Configuration Basics

User Isolation

Each user_id gets an isolated memory space:

alice_client = OpenAI(model="gpt-4.1-mini", user_id="alice")
bob_client = OpenAI(model="gpt-4.1-mini", user_id="bob")

# Alice's memories don't leak to Bob
alice_client.chat([{"role": "user", "content": "My secret is XYZ"}])
bob_response = bob_client.chat([{"role": "user", "content": "What's Alice's secret?"}])
# Bob won't know - different memory spaces

Storage Paths

Customize where memories are stored:

client = OpenAI(
    model="gpt-4.1-mini",
    user_id="alice",
    chroma_dir="./memories/vector_db",      # Vector embeddings
    networkx_path="./memories/graph.pkl"    # Knowledge graph
)

Operation Modes

Choose how embeddings are computed:

# Online mode (default) - uses OpenAI API for embeddings
client = OpenAI(model="gpt-4.1-mini", operation_mode="online")

# Local mode - uses local sentence-transformer (no API calls)
client = OpenAI(model="gpt-4.1-mini", operation_mode="local")

# Lightweight mode - no embeddings, graph-only (fastest startup)
client = OpenAI(model="gpt-4.1-mini", operation_mode="lightweight")

Common Patterns

Persistent Sessions

# Initialize once, reuse across application lifetime
client = OpenAI(model="gpt-4.1-mini", user_id="alice")

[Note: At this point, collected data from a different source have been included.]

<file path="src/rtl/alu_pkg.sv">
// Shared opcode map, FSM encoding and opcode classification for the
// multi-cycle ALU/accumulator.
package alu_pkg;

  localparam int unsigned OP_W = 4;

  typedef logic [OP_W-1:0] opcode_t;

  localparam opcode_t OP_PASS_A = 4'b0000;
  localparam opcode_t OP_SUB    = 4'b0001;
  localparam opcode_t OP_PASS_B = 4'b0010;
  localparam opcode_t OP_ADD    = 4'b0011;
  localparam opcode_t OP_NAND   = 4'b0100;
  localparam opcode_t OP_ADC    = 4'b0101;
  localparam opcode_t OP_SHL    = 4'b0110;
  localparam opcode_t OP_SHR    = 4'b0111;
  localparam opcode_t OP_MUL    = 4'b1000;
  localparam opcode_t OP_CMP    = 4'b1001;

  typedef enum logic [1:0] {
    ST_IDLE = 2'd0,
    ST_EXEC = 2'd1,
    ST_MUL  = 2'd2
  } state_t;

  typedef struct packed {
    logic wr_flags;
    logic wr_accu;
  } op_class_t;

  // Opcodes above CMP are NOPs; CMP updates flags/DataOut but not Accu.
  function automatic op_class_t op_classify(input opcode_t op);
    op_class_t cls;
    cls.wr_flags = (op <= OP_CMP);
    cls.wr_accu  = (op <= OP_MUL);
    return cls;
  endfunction

endpackage

</file>
<file path="src/rtl/mul_secuencial.sv">
// Iterative shift-add multiplier: one partial product per step, WIDTH steps.
// product_c is the product including the current step's partial term.
module mul_secuencial #(
  parameter int unsigned WIDTH = 4
) (
  input  logic               clk,
  input  logic               rst_n,
  input  logic               load_i,
  input  logic               step_i,
  input  logic               finish_i,
  input  logic [WIDTH-1:0]   a_i,
  input  logic [WIDTH-1:0]   b_i,
  output logic [2*WIDTH-1:0] product_c,
  output logic               last_c
);

  localparam int unsigned PW = 2 * WIDTH;
  localparam int unsigned CW = $clog2(WIDTH);

  logic [PW-1:0]    mcand_q, mcand_d;
  logic [PW-1:0]    prod_q, prod_d;
  logic [WIDTH-1:0] mplier_q, mplier_d;
  logic [CW-1:0]    cnt_q, cnt_d;
  logic [PW-1:0]    addend;

  always_comb begin
    addend    = mplier_q[0] ? mcand_q : '0;
    product_c = prod_q + addend;
    last_c    = (cnt_q == CW'(WIDTH - 1));
    mcand_d   = mcand_q;
    mplier_d  = mplier_q;
    prod_d    = prod_q;
    cnt_d     = cnt_q;
    if (load_i) begin
      mcand_d  = PW'(a_i);
      mplier_d = b_i;
      prod_d   = '0;
      cnt_d    = '0;
    end else if (step_i) begin
      mcand_d  = mcand_q << 1;
      mplier_d = mplier_q >> 1;
      prod_d   = product_c;
      cnt_d    = finish_i ? '0 : cnt_q + CW'(1);
    end
  end

  always_ff @(posedge clk or negedge rst_n) begin
    if (!rst_n) begin
      mcand_q  <= '0;
      mplier_q <= '0;
      prod_q   <= '0;
      cnt_q    <= '0;
    end else begin
      mcand_q  <= mcand_d;
      mplier_q <= mplier_d;
      prod_q   <= prod_d;
      cnt_q    <= cnt_d;
    end
  end

endmodule

</file>
<file path="src/rtl/alu_acumulador_n.sv">
// WIDTH-bit accumulator ALU with registered Z/C flags; single-cycle ops plus
// a WIDTH-cycle multiply reported through busy/done.
module alu_acumulador_n
  import alu_pkg::*;
#(
  parameter int unsigned WIDTH = 4
) (
  input  logic             clk,
  input  logic             reset,
  input  logic [WIDTH-1:0] DataIn,
  input  logic [3:0]       Select,
  input  logic             start,
  output logic [WIDTH-1:0] DataOut,
  output logic [WIDTH-1:0] Accu,
  output logic             Z,
  output logic             C,
  output logic             busy,
  output logic             done
);

  localparam int unsigned W1 = WIDTH + 1;
  localparam int unsigned PW = 2 * WIDTH;

  logic             rst_sync_q;
  state_t           state_q, state_d;
  logic [WIDTH-1:0] accu_q, accu_d, dout_q, dout_d;
  logic             z_q, z_d, c_q, c_d, busy_q, busy_d, done_q, done_d;

  logic [W1-1:0]    sum_add, sum_adc, diff;
  logic [WIDTH-1:0] res;
  logic             cres;
  op_class_t        cls;
  logic             mul_load, mul_step, mul_finish, mul_last;
  logic [PW-1:0]    mul_prod;

  // Assert immediately, release on the next clk edge.
  always_ff @(posedge clk or negedge reset) begin
    if (!reset) rst_sync_q <= 1'b0;
    else        rst_sync_q <= 1'b1;
  end

  mul_secuencial #(.WIDTH(WIDTH)) u_mul (
    .clk       (clk),
    .rst_n     (rst_sync_q),
    .load_i    (mul_load),
    .step_i    (mul_step),
    .finish_i  (mul_finish),
    .a_i       (accu_q),
    .b_i       (DataIn),
    .product_c (mul_prod),
    .last_c    (mul_last)
  );

  always_comb begin
    state_d    = state_q;
    accu_d     = accu_q;
    dout_d     = dout_q;
    z_d        = z_q;
    c_d        = c_q;
    busy_d     = 1'b0;
    done_d     = 1'b0;
    mul_load   = 1'b0;
    mul_step   = 1'b0;
    mul_finish = 1'b0;
    res        = '0;
    cres       = 1'b0;
    cls        = op_classify(Select);
    sum_add    = {1'b0, accu_q} + {1'b0, DataIn};
    sum_adc    = sum_add + W1'(c_q);
    diff       = {1'b0, accu_q} - {1'b0, DataIn};

    case (Select)
      OP_PASS_A:      res = accu_q;
      OP_SUB, OP_CMP: {cres, res} = diff;
      OP_PASS_B:      res = DataIn;
      OP_ADD:         {cres, res} = sum_add;
      OP_NAND:        res = ~(accu_q & DataIn);
      OP_ADC:         {cres, res} = sum_adc;
      OP_SHL:         {cres, res} = {accu_q, 1'b0};
      OP_SHR: begin
        res  = accu_q >> 1;
        cres = accu_q[0];
      end
      default: ;
    endcase

    case (state_q)
      ST_IDLE: begin
        if (start) begin
          if (Select == OP_MUL) begin
            state_d  = ST_MUL;
            busy_d   = 1'b1;
            mul_load = 1'b1;
          end else begin
            state_d = ST_EXEC;
            done_d  = 1'b1;
            if (cls.wr_flags) begin
              dout_d = res;
              z_d    = (res == '0);
              c_d    = cres;
            end
            if (cls.wr_accu) accu_d = res;
          end
        end
      end
      ST_EXEC: state_d = ST_IDLE;
      ST_MUL: begin
        mul_step = 1'b1;
        if (mul_last) begin
          mul_finish = 1'b1;
          state_d    = ST_IDLE;
          done_d     = 1'b1;
          accu_d     = mul_prod[WIDTH-1:0];
          dout_d     = mul_prod[WIDTH-1:0];
          z_d        = (mul_prod[WIDTH-1:0] == '0);
          c_d        = |mul_prod[PW-1:WIDTH];
        end else begin
          busy_d = 1'b1;
        end
      end
      default: state_d = ST_IDLE;
    endcase
  end

  always_ff @(posedge clk or negedge rst_sync_q) begin
    if (!rst_sync_q) begin
      state_q <= ST_IDLE;
      accu_q  <= '0;
      dout_q  <= '0;
      z_q     <= 1'b0;
      c_q     <= 1'b0;
      busy_q  <= 1'b0;
      done_q  <= 1'b0;
    end else begin
      state_q <= state_d;
      accu_q  <= accu_d;
      dout_q  <= dout_d;
      z_q     <= z_d;
      c_q     <= c_d;
      busy_q  <= busy_d;
      done_q  <= done_d;
    end
  end

  assign Accu    = accu_q;
  assign DataOut = dout_q;
  assign Z       = z_q;
  assign C       = c_q;
  assign busy    = busy_q;
  assign done    = done_q;

endmodule

</file>
<file path="config.mk">
export PLATFORM = sky130hd
export DESIGN_NAME = alu_acumulador_n
export DESIGN_NICKNAME = d
export VERILOG_FILES = /design/src/rtl/alu_pkg.sv /design/src/rtl/mul_secuencial.sv /design/src/rtl/alu_acumulador_n.sv
export SDC_FILE = /design/constraint.sdc
export NUM_CORES = 1
export LEC_CHECK = 0
export ABC_AREA = 1
export CORE_MARGIN = 8
export CORE_UTILIZATION = 33
export DETAILED_ROUTE_END_ITERATION = 6
export GPL_ROUTABILITY_DRIVEN = 0
export PLACE_DENSITY = 0.53
export REMOVE_ABC_BUFFERS = 1
export SLEW_MARGIN = 30
export SYNTH_ARGS = -nofsm -noshare
export SYNTH_HDL_FRONTEND = slang
export SYNTH_SLANG_ARGS = --single-unit
</file>
<file path="constraint.sdc">
create_clock -name clk -period 1.7 [get_ports clk]
set_clock_uncertainty 0.15 [all_clocks]
set_input_delay 0.34 -clock clk [delete_from_list [all_inputs] [get_ports clk]]
set_output_delay 0.34 -clock clk [all_outputs]
set_load 0.03 [all_outputs]
</file>
-- Word-level counts from Yosys, hierarchy flattened
Index checks and enable logic that the tools add are counted.
- flip-flop bits (word level): 37
- latch bits: 0
- bits in writable memories: 0
- memory bits (read-only): 0
- input port bits: 11
- output and inout bits: 12
- word-level logic and storage cells: 94
- memories: 0
- add/subtract/negate cells: 5
- $mul: 0
- divide/modulo/power cells: 0
- magnitude comparators: 2
- equal/unequal tests: 16
- shifts and indexed selects: 0
- mux-type cells: 46
- bitwise logic cells: 2
- reductions and logical operators: 11
- operator list (cell ; number):
    8-bit two-way mux ; 5
    4-bit two-way mux ; 9
    4-bit one-hot mux with 8 select lines ; 1
    1-bit two-way mux ; 17
    4-bit by 3-bit equality test with 1-bit output (second input constant) ; 4
    4-bit one-hot mux with 2 select lines ; 2
    4-bit logical NOT ; 3
    2-bit two-way mux ; 6
    2-bit inequality test (second input constant) ; 5
    5-bit AND reduction ; 2
    8-bit adder ; 1
    4-bit by 2-bit equality test with 1-bit output (second input constant) ; 2
    4-bit equality test (second input constant) ; 2
    4-bit <= comparator (second input constant) ; 2
    1-bit one-hot mux with 2 select lines ; 4
    4-bit by 4-bit adder with 5-bit output ; 1
    5-bit by 1-bit adder with 5-bit output ; 1
    1-bit one-hot mux with 5 select lines ; 1
    4-bit by 4-bit subtractor with 5-bit output ; 1
    4-bit AND ; 1
    2-bit equality test (second input constant) ; 2
    4-bit by 1-bit equality test with 1-bit output (second input constant) ; 1
    4-bit inverter ; 1
    2-bit one-hot mux with 2 select lines ; 1
    6 further kinds ; 7

-- Depth between registers and ports, before layout
Gate-level depths: netlist of run 1.
- depth in word-level cells: 8
- gate-level depth with buffers: 16

-- Modules after synthesis
From an unflattened synthesis of run 1, not the netlist that was laid out.
- cells, all modules: 391
- area, all modules: 2757.6 um^2
- modules (own cells, without submodules) (module ; instances ; cells each ; area each (um^2) ; sequential area each (um^2)):
    alu_acumulador_n ; 1 ; 231 ; 1442.6 ; 375.4
    mul_secuencial ; 1 ; 160 ; 1315.0 ; 550.5

-- Worst setup path before layout of run 1
Ideal clock, no wire load.
- kind: flip-flop to flip-flop
- from: register accu_q[0], in the netlist Accu[0]
- to: register z_q, in the netlist Z
- setup time: 0.077 ns
- data arrival time: 2.241 ns
- required time: 1.473 ns
- slack: -0.768 ns
- stages on the path, launching flop included: 12
- path buffers: 0
- path through: dfrtp_1 -> ha_1 -> inv_1 -> fa_1 -> inv_1 -> ha_1 -> nor3b_1 -> nor3_2 -> nand3_1 -> nor2_1 -> nand2_1 -> a21oi_1
- cells in the longest elaborated chain, start to end: 8
- elaborated cells between the ends (all ways): 11
- classes of those cells: add/sub: 3; mux: 5; bitwise: 2; reduce/logical: 1
- ends and longest elaborated chain (item ; RTL line ; text):
    start, declared ; alu_acumulador_n.sv:26 ; logic [WIDTH-1:0] accu_q, accu_d, dout_q, dout_d;
    start signal, assigned ; alu_acumulador_n.sv:136 ; accu_q <= accu_d;
    4-bit by 4-bit adder with 5-bit output or 4-bit AND (tied branches) ; alu_acumulador_n.sv:68, alu_acumulador_n.sv:77 ;
    5-bit by 1-bit adder with 5-bit output or 4-bit inverter (tied branches) ; alu_acumulador_n.sv:69, alu_acumulador_n.sv:77 ;
    4-bit one-hot mux with 8 select lines (*) ; alu_acumulador_n.sv:72 ; case (Select)
    4-bit logical NOT (*) ; alu_acumulador_n.sv:99 ; z_d = (res == '0);
    1-bit two-way mux (*) ; alu_acumulador_n.sv:97 ; if (cls.wr_flags) begin
    1-bit two-way mux (*) ; alu_acumulador_n.sv:90 ; if (Select == OP_MUL) begin
    1-bit two-way mux (*) ; alu_acumulador_n.sv:89 ; if (start) begin
    1-bit one-hot mux with 2 select lines (*) ; alu_acumulador_n.sv:87 ; case (state_q)
    end signal, assigned ; alu_acumulador_n.sv:138 ; z_q <= z_d;
    end, declared ; alu_acumulador_n.sv:27 ; logic z_q, z_d, c_q, c_d, busy_q, busy_d, done_q, done_d;
Every way passes the cells marked *; elsewhere a longest branch is shown, timed or not. The select of a mux whose other input is x is not followed.
A chain may end at the register's enable or synchronous reset.

-- Final worst setup path of run 1
Same ends and word-level chain as after synthesis.

==> metrics.yaml, run 1 <==
min-delay-path-class: "in -> async"
fmaxAchievable_mhz: 434
timing.final.crit_share_pct: 135
yosysUniqueCellTypes: 34
cp_max_fo: 2
post_synth.cell_area_avg_um2: 7.12
dp_hpwl_um: 6120
post_layout_nonfiller_instances: 574
synth_area_um2: 2640
cts.sink_count: 37
placed_cells: 557
route.vias.total: 2769
fp-row-count: 32
grt_antenna_before_repair: 0
met3RoutedLength_um: 246
root_buffer: "clkbuf_8"
globalRouteOverflowTotal: 0
die_y_um: 105
setup_ws_ns: -0.602
synthesis.instances: 370
drv.max_cap_violation_count: 0
global_route_wire_length_before_repair_um: 13700
status: "complete, but fails checks"
worst_path_required_time_ns: 1.77
met1_wire_length_um: 3600
biggest_area_consumer_among_synthesized_cells: "dfrtp_1"
detail_route.wirelength_um: 8220
finalHoldWorstSlack_ns: 0.0211
ir_worst_vdd_uv: 604
final_net_count: 503
design.core.area_um2: 7730
drt-initial-drc-count: 93
antenna_cells_inserted: 0
final_cell_mix: "nand2_1, buf_4, inv_1"
power_density_nw_per_um2: 1330
ys_async_sr_fraction_pct: 100
slew_violations: 0
htree_depth: 2
yosysSeqAreaShare_pct: 35.1
cp_data_arrival_time_ns: 2.37
post_synth_top_area_share_pct: 35.1
port_buffers: 22
post_drt_wl_per_cell_um: 14.3
grtUsageTotal_pct: 15.0
post_cts_hold_buffer_count: 0
die_width_um: 105
leakage_nw: 2.19
flow.area_growth_from_synthesis_pct: 58.4
grt_max_degree: 37
timing.final.crit_period_ns: 2.30
route.top_layer_used: "met4"
finalSetupViolations: 17
edff_count_synth: 0
grt_pass1_vias: 2832
dieArea_um2: 11100
route.antenna.remaining_nets: 0
floorplan.io_pins: 23
met2RoutedLength_um: 4240
clk_pin_slew_worst_paths_ns: 0.08
route.detailed.drc: 0
initial_core_util_pct: 34.1
critical_setup_path_class: "reg -> reg"
numCtsBuffers: 5
mostFrequentLayoutCell: "nand2_1"
cts_max_path_buffers: 2
clock_tree_from_tritoncts: "done"
endpoint_kind: "register"
worst_case_setup_slack_after_placement_ns: -1.17
detail_route.first_pass.iterations: 4
netlist_top_cells_area: "dfrtp_1, nand2_1, ha_1"
start_kind: "register"
avgViaCountPerCell: 4.82
count_of_final_hold_check_violations: 0
ys_seq_elements: 37
failed_checks: "negative setup slack"
drive_above_1_share_pct: 41.9
ys_dominant_reg_cell: "dfrtp_1"
worst_skew_pair.late_latency_ns: 0.30
rsz0062_at_grt: "yes"
ys.warnings.count: 0
[layout make-up]
type                            instances  area, um2
Sequential cell                        37        926
Fill cell                             717       3550
Clock buffer                            5       68.8
Multi-Input combinational cell        268       1930
Timing Repair Buffer                   98        818
Tap cell                              102        128
Clock inverter                          3       65.1
Inverter                               61        241
[metal layers]
| metal | global-route usage [%] | vias to the layer above |
|---|---|---|
| li1 | - | 1396 |
| met1 | 18.8 | 1309 |
| met2 | 25.9 | 51 |
| met3 | 2.44 | 13 |
| met4 | 4.18 | 0 |
| met5 | 0 | - |
[logic make-up (layout without fill, tap and decap cells)]
logic type                 after synthesis  count (layout)  synth area share [%]
xor gates and xnor gates                 5               5                  1.66
and+or+nand+nor                        199             199                  32.9
other                                    1               1                 0.142
adders and majority gates               21              21                  10.8
buffers and inverters                   65             167                  9.40
DFF                                     37              37                  35.1
AOI/OAI and AO/OA                       42              42                  9.97
[sequential cells by signal (all words and copies together) (netlist names)]
signal	flops
Accu	4
u_mul.mcand_q	8
DataOut	4
u_mul.cnt_q	2
u_mul.prod_q	8
Z	1
C	1
busy	1
state_q	2
done	1
u_mul.mplier_q	4
rst_sync_q	1
[critical path: stages, from the launching register on]
cell	delay (ns)
dfrtp_1	0.38
ha_2	0.20
inv_2	0.05
fa_1	0.47
inv_2	0.10
buf_4	0.11
nand4_1	0.12
nand3b_1	0.20
nand3_2	0.10
nor2b_2	0.16
nand2_1	0.06
a21oi_1	0.13
[cell usage after synthesis (2+ instances only)]
cell	number
o221ai_1	3
a22o_1	4
nor3_1	2
o211ai_1	2
nand3_1	33
nand3b_1	4
nand4_1	7
xnor2_1	2
o22ai_1	8
o21ai_0	11
o21ai_1	2
nand2_2	3
xor2_1	3
a21oi_1	8
nor2_2	4
dfrtp_1	37
or2_2	4
buf_2	3
inv_1	57
nand2_1	112
ha_1	18
fa_1	3
nor2_1	26
inv_2	4
[power breakdown]
group	switching, W	leakage (nW)	total (W)	internal [W]
clock network	0.000333	0.0681	0.000916	0.000583
logic	0.00165	1.64	0.00318	0.00153
registers	0.000258	0.484	0.00145	0.00119
[stage by stage]
step	utilization [%]	total power (W)	instance area, um2	setup TNS [ns]
floorplan	-	0.00272	2620	-6.32
global placement	45.0	0.00385	3470	-19.99
detailed placement	45.0	0.00387	3470	-20.94
CTS	50.3	0.00514	3890	-6.62
global route	54.0	0.00593	4170	-8.16
finish	54.0	0.00554	4170	-6.63
[repair_timing]
action                                  in CTS  in global routing
pin swaps                                   40                 45
endpoints found under the setup margin      44                 28
resized for setup                           84                 76
setup buffers                                7                  6
[final timing paths]
check | startpoint | endpoint | slack, ns | cells after the start
max | Accu[0] | Z | -0.60 | 11
min | reset | rst_sync_q | 0.02 | 1
max reg2reg | Accu[0] | Z | -0.60 | 11
min reg2reg | rst_sync_q | u_mul.prod_q[5] | 0.14 | 1
max in group asynchronous | rst_sync_q | DataOut[1] | 0.91 | 1
min in group clk | DataOut[0] | DataOut[0] | 0.33 | 2
Note: power is estimated with default switching activity, not from simulation.
==> inputs of run 2 (changes only) <==
--- a/config.mk
+++ b/config.mk
@@ -6,7 +6,7 @@
 export NUM_CORES = 1
 export LEC_CHECK = 0
 export ABC_AREA = 1
-export CORE_MARGIN = 8
+export CORE_MARGIN = 4
 export CORE_UTILIZATION = 33
 export DETAILED_ROUTE_END_ITERATION = 6
 export GPL_ROUTABILITY_DRIVEN = 0
==> run 2 against run 1 <==
Against the previous run:
- the flow still finishes with violations (negative setup slack)
- final cell count is 0.17% lower
- die area is 15% lower
- sequential share of layout area is 0.63 points higher
- setup slack better by 0.023 ns
- largest power group unchanged
- power is 4.7% lower
- clock power is 9.8% lower
- critical path depth is 4 higher
- sequential power hardly changed
- non-clock buffer count is 1 lower
- core utilization is 1.5 points lower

# All conversations automatically build on previous memories
client.chat([{"role": "user", "content": "I like pizza"}])
# ... later ...
client.chat([{"role": "user", "content": "What food do I like?"}])
# Remembers: "You like pizza"

Conversation History Management

# Memlayer handles memory automatically, but you control conversation history
conversation = []

# Turn 1
conversation.append({"role": "user", "content": "My name is Alice"})
response = client.chat(conversation)
conversation.append({"role": "assistant", "content": response})

# Turn 2
conversation.append({"role": "user", "content": "What's my name?"})
response = client.chat(conversation)
# LLM can answer from:
# 1. Conversation history (conversation list)
# 2. Long-term memory (knowledge graph)

Time-Sensitive Facts

# System automatically extracts expiration dates
client.chat([{
    "role": "user", 
    "content": "The temporary password is 1234, valid for 24 hours"
}])

# After 24 hours, this fact is automatically removed by curation service

Next Steps

Streaming Mode Guide: Learn about streaming responses
Operation Modes: Architecture implications
Search Tiers: Optimize search performance
Ollama Setup: Run completely offline with local models
Examples: Browse complete working examples

Troubleshooting

"No module named 'memlayer'"

pip install memlayer

"API key not found"

Set your environment variable or pass api_key parameter:

client = OpenAI(api_key="your-key", ...)

"Ollama connection refused"

Start the Ollama server:

ollama serve

Slow first response

First call initializes salience gate (~1-2s). Subsequent calls are fast. Use operation_mode="lightweight" for instant startup in demos.

Memory not persisting

Check that chroma_dir and networkx_path are writable directories. By default, they're created in the current working directory.